Segment Start: Dataset content

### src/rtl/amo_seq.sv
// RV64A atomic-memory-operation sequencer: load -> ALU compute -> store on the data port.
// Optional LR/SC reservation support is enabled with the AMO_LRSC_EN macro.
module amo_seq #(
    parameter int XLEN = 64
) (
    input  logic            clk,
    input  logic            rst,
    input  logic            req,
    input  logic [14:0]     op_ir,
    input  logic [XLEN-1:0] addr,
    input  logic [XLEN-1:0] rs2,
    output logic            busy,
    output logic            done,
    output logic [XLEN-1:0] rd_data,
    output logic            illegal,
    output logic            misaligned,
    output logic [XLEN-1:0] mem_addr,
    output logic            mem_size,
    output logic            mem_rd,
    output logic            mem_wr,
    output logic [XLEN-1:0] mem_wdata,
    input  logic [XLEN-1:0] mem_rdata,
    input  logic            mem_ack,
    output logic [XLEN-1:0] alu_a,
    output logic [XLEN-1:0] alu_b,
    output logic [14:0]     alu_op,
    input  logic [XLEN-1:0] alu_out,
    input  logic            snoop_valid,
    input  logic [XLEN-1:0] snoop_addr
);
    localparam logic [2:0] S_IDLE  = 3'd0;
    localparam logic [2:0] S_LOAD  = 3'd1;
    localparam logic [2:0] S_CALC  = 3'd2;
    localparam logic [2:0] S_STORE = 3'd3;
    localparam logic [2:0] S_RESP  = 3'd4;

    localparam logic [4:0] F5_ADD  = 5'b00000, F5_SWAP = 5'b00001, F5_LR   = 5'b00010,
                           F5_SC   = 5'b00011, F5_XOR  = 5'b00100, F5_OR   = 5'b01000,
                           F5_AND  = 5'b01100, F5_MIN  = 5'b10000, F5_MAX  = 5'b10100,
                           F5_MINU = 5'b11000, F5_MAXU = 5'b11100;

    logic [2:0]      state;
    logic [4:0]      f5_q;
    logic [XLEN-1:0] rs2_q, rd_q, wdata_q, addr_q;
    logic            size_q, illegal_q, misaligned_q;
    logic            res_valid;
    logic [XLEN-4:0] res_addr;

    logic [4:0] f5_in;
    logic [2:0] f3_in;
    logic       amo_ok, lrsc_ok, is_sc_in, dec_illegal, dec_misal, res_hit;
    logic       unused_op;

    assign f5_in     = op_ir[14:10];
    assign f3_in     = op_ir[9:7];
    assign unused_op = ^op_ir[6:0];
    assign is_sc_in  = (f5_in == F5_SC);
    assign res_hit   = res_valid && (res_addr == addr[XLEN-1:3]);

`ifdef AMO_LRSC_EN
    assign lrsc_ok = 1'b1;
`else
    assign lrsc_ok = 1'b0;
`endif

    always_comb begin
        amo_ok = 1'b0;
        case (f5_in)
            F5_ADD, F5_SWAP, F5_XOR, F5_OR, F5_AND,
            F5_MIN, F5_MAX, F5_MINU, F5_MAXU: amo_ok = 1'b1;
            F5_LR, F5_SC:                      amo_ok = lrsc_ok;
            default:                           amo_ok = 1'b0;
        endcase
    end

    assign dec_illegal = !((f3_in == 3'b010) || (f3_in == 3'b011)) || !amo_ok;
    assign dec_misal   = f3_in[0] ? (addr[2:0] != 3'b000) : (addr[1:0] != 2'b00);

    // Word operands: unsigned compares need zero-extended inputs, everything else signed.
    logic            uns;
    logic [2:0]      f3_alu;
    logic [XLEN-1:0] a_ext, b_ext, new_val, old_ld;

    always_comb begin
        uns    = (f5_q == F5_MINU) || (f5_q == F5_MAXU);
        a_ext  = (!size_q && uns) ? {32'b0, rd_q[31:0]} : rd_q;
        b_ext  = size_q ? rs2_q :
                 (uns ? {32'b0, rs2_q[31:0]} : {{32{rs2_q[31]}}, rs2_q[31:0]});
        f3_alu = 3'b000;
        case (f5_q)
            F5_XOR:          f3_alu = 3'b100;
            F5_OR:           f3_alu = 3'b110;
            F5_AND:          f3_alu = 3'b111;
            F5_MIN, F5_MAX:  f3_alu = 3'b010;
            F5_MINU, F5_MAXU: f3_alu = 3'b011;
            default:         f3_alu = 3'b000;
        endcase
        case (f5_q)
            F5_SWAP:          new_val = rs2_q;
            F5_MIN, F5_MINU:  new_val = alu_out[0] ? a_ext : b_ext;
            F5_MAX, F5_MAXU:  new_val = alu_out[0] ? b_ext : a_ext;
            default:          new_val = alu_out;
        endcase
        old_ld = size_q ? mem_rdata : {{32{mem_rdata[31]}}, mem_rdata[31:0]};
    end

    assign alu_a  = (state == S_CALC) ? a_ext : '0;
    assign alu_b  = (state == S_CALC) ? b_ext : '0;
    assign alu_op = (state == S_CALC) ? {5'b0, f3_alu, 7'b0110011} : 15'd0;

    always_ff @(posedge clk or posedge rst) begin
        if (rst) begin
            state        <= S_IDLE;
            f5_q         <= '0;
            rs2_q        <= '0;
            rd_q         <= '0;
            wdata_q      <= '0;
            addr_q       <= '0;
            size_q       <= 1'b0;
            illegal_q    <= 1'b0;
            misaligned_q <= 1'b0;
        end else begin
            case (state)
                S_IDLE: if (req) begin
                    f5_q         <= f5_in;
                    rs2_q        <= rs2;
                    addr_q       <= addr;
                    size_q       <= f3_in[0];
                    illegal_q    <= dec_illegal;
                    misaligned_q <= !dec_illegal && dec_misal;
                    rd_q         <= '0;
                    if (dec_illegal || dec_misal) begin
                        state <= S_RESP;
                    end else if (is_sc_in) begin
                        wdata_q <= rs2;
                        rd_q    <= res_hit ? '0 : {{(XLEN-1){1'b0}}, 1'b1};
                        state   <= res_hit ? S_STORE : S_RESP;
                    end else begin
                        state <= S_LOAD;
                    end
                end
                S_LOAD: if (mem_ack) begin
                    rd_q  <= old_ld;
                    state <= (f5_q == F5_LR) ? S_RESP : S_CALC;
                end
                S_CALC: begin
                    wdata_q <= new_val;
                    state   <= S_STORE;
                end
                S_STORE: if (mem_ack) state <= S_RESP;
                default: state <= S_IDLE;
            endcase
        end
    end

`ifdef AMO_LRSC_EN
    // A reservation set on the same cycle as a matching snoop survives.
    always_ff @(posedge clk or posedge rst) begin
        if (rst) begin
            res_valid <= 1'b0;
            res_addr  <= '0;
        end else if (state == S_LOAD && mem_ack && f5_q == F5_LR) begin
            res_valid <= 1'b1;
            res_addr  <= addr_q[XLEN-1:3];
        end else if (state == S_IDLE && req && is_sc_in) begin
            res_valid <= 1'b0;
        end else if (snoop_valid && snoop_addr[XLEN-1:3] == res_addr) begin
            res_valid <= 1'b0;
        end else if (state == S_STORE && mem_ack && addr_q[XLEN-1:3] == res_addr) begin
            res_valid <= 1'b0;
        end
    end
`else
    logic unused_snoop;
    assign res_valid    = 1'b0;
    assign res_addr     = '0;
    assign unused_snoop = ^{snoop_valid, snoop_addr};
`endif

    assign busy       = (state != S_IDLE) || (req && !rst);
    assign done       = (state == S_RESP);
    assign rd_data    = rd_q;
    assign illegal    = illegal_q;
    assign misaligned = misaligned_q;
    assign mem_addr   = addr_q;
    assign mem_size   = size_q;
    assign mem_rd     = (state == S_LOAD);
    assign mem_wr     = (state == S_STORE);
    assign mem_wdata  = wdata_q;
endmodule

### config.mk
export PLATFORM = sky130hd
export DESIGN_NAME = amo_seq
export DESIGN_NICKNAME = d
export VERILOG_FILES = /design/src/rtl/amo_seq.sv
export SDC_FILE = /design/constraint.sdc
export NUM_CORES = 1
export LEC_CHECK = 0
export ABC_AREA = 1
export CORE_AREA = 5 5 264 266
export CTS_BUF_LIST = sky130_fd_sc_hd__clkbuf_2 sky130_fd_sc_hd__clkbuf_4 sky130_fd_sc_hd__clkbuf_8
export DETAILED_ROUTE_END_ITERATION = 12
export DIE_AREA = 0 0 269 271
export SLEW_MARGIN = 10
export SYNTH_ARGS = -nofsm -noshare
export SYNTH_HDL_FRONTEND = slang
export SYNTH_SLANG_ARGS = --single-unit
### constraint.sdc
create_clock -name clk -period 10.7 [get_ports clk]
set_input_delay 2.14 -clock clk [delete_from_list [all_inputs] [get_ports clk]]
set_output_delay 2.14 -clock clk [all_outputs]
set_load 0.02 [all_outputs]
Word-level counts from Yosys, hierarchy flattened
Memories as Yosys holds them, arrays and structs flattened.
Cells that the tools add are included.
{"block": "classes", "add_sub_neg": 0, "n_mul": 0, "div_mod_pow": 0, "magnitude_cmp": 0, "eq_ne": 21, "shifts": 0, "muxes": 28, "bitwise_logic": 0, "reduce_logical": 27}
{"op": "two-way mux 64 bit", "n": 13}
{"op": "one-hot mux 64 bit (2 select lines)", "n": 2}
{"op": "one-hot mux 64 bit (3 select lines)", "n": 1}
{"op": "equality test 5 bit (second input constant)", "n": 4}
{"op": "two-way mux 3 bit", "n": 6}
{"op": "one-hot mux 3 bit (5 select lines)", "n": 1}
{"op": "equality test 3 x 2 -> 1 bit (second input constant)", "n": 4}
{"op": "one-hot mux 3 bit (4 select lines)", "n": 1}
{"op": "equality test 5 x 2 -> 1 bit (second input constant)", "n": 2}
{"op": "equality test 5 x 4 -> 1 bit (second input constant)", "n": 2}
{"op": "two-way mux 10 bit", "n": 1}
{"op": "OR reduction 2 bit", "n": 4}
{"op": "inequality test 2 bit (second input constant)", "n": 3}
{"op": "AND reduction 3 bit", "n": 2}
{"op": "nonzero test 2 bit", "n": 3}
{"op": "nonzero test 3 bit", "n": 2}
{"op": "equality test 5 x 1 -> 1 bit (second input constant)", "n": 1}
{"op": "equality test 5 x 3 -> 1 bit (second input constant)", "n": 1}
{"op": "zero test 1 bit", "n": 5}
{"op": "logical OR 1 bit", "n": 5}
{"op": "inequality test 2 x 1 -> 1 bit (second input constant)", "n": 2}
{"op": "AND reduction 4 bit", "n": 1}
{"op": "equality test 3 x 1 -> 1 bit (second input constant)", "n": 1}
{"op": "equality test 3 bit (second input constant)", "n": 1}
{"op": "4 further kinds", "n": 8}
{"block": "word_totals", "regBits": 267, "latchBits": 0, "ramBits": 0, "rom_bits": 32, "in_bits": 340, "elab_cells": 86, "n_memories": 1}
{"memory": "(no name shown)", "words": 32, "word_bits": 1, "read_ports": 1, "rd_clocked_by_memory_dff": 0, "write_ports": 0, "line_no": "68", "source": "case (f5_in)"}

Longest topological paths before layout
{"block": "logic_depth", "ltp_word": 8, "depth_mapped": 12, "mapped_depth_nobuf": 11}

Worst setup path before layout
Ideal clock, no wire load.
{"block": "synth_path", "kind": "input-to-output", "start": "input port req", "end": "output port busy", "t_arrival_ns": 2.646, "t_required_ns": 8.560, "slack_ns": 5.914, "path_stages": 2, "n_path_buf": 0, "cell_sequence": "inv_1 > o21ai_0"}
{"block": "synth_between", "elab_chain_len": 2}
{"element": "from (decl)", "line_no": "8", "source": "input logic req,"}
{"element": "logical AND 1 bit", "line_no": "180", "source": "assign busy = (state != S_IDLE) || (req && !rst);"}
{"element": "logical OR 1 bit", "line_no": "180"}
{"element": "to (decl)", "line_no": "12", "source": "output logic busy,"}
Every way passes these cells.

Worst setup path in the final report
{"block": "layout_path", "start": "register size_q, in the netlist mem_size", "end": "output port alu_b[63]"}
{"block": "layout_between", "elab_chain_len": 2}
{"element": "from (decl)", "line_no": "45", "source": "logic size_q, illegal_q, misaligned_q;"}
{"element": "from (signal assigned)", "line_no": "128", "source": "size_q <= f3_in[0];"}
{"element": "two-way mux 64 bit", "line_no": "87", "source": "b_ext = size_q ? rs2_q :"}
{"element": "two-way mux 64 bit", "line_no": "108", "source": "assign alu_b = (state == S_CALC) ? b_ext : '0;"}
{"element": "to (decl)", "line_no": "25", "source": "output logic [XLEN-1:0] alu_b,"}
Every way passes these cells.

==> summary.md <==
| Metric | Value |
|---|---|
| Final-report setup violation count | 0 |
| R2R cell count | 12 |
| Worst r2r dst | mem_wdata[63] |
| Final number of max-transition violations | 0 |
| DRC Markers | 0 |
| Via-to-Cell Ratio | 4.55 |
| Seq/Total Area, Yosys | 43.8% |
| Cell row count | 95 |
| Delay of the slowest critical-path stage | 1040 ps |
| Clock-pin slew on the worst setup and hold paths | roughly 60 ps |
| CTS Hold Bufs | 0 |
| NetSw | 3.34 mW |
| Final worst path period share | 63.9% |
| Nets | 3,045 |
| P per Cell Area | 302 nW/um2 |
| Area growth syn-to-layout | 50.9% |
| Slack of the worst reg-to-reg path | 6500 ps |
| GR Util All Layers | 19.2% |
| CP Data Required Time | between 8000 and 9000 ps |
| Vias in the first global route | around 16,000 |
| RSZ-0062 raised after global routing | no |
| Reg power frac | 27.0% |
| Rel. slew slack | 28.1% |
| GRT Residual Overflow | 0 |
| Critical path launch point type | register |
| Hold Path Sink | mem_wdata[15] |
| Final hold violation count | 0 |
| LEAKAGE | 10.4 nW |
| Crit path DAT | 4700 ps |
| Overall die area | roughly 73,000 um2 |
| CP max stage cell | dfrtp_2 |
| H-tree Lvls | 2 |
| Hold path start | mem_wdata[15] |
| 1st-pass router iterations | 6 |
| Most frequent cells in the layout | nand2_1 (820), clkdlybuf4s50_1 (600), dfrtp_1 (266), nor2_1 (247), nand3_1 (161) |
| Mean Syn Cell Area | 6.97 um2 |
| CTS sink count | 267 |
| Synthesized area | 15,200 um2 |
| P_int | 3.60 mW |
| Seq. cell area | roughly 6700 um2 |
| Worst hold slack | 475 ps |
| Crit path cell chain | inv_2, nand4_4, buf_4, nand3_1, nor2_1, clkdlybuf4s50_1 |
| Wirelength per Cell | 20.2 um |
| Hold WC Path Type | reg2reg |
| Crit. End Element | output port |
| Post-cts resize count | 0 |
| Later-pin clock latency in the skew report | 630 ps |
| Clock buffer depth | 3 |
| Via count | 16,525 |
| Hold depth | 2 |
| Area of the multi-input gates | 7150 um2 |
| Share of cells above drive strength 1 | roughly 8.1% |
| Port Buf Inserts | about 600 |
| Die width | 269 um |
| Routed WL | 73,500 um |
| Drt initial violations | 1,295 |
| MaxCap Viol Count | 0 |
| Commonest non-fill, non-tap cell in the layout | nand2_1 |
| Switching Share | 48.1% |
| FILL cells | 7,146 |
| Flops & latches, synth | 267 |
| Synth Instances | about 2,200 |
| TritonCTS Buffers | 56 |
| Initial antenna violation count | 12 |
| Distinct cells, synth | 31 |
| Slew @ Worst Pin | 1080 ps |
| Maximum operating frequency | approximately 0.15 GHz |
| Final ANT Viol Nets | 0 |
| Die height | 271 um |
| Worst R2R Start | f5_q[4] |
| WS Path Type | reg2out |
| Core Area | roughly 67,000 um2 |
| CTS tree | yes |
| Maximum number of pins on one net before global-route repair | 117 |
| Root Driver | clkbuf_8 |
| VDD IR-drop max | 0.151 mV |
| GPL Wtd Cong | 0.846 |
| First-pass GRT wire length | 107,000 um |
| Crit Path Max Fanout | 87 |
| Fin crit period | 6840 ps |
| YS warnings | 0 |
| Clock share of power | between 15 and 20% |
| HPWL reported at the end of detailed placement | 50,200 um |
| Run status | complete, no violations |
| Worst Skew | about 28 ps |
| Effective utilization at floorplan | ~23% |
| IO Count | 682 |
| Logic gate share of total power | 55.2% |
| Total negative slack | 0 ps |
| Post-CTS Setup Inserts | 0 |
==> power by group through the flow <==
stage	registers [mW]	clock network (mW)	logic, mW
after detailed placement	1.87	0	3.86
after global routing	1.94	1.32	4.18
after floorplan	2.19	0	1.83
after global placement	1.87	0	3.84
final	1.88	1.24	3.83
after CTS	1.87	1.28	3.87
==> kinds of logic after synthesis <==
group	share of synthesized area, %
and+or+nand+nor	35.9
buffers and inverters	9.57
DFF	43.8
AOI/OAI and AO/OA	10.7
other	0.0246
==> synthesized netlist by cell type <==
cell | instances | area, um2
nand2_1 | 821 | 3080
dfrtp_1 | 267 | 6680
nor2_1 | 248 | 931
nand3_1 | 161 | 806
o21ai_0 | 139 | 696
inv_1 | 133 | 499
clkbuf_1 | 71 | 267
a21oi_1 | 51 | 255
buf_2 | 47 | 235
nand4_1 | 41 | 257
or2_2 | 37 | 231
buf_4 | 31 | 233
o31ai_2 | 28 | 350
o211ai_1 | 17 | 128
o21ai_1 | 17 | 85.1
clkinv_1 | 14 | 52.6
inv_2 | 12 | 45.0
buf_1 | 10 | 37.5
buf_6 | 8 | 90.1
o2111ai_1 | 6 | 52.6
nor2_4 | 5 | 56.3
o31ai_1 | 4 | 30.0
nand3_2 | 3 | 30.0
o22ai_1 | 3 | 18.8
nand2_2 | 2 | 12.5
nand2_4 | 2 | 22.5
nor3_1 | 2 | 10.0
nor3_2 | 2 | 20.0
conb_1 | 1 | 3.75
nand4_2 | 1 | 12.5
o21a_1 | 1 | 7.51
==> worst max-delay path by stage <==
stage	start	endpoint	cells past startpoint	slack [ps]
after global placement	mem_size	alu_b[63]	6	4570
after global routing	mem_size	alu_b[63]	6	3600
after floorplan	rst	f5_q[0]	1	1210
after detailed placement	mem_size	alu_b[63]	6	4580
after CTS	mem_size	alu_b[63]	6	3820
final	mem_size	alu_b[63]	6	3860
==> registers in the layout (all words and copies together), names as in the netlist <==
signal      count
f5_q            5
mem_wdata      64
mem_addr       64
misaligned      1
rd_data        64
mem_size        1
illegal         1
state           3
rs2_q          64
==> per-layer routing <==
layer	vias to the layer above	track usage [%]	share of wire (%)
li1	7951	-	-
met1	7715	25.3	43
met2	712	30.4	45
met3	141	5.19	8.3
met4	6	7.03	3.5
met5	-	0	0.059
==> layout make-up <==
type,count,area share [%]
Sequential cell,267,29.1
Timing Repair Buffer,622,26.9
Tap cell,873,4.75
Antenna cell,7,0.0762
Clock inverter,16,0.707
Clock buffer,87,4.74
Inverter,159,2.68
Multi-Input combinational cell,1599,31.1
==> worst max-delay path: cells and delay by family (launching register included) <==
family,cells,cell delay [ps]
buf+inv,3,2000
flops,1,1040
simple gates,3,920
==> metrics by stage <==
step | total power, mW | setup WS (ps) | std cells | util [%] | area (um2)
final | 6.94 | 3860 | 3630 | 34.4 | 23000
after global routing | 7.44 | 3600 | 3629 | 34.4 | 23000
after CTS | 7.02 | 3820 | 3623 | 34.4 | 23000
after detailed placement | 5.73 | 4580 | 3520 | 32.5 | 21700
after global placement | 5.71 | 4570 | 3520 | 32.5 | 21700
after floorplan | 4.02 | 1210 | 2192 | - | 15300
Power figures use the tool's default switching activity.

Segment End: Dataset content

Work order:
Check the entries above line by line and return each one containing the word "group".

Written answer:
==> power by group through the flow <==
group	share of synthesized area, %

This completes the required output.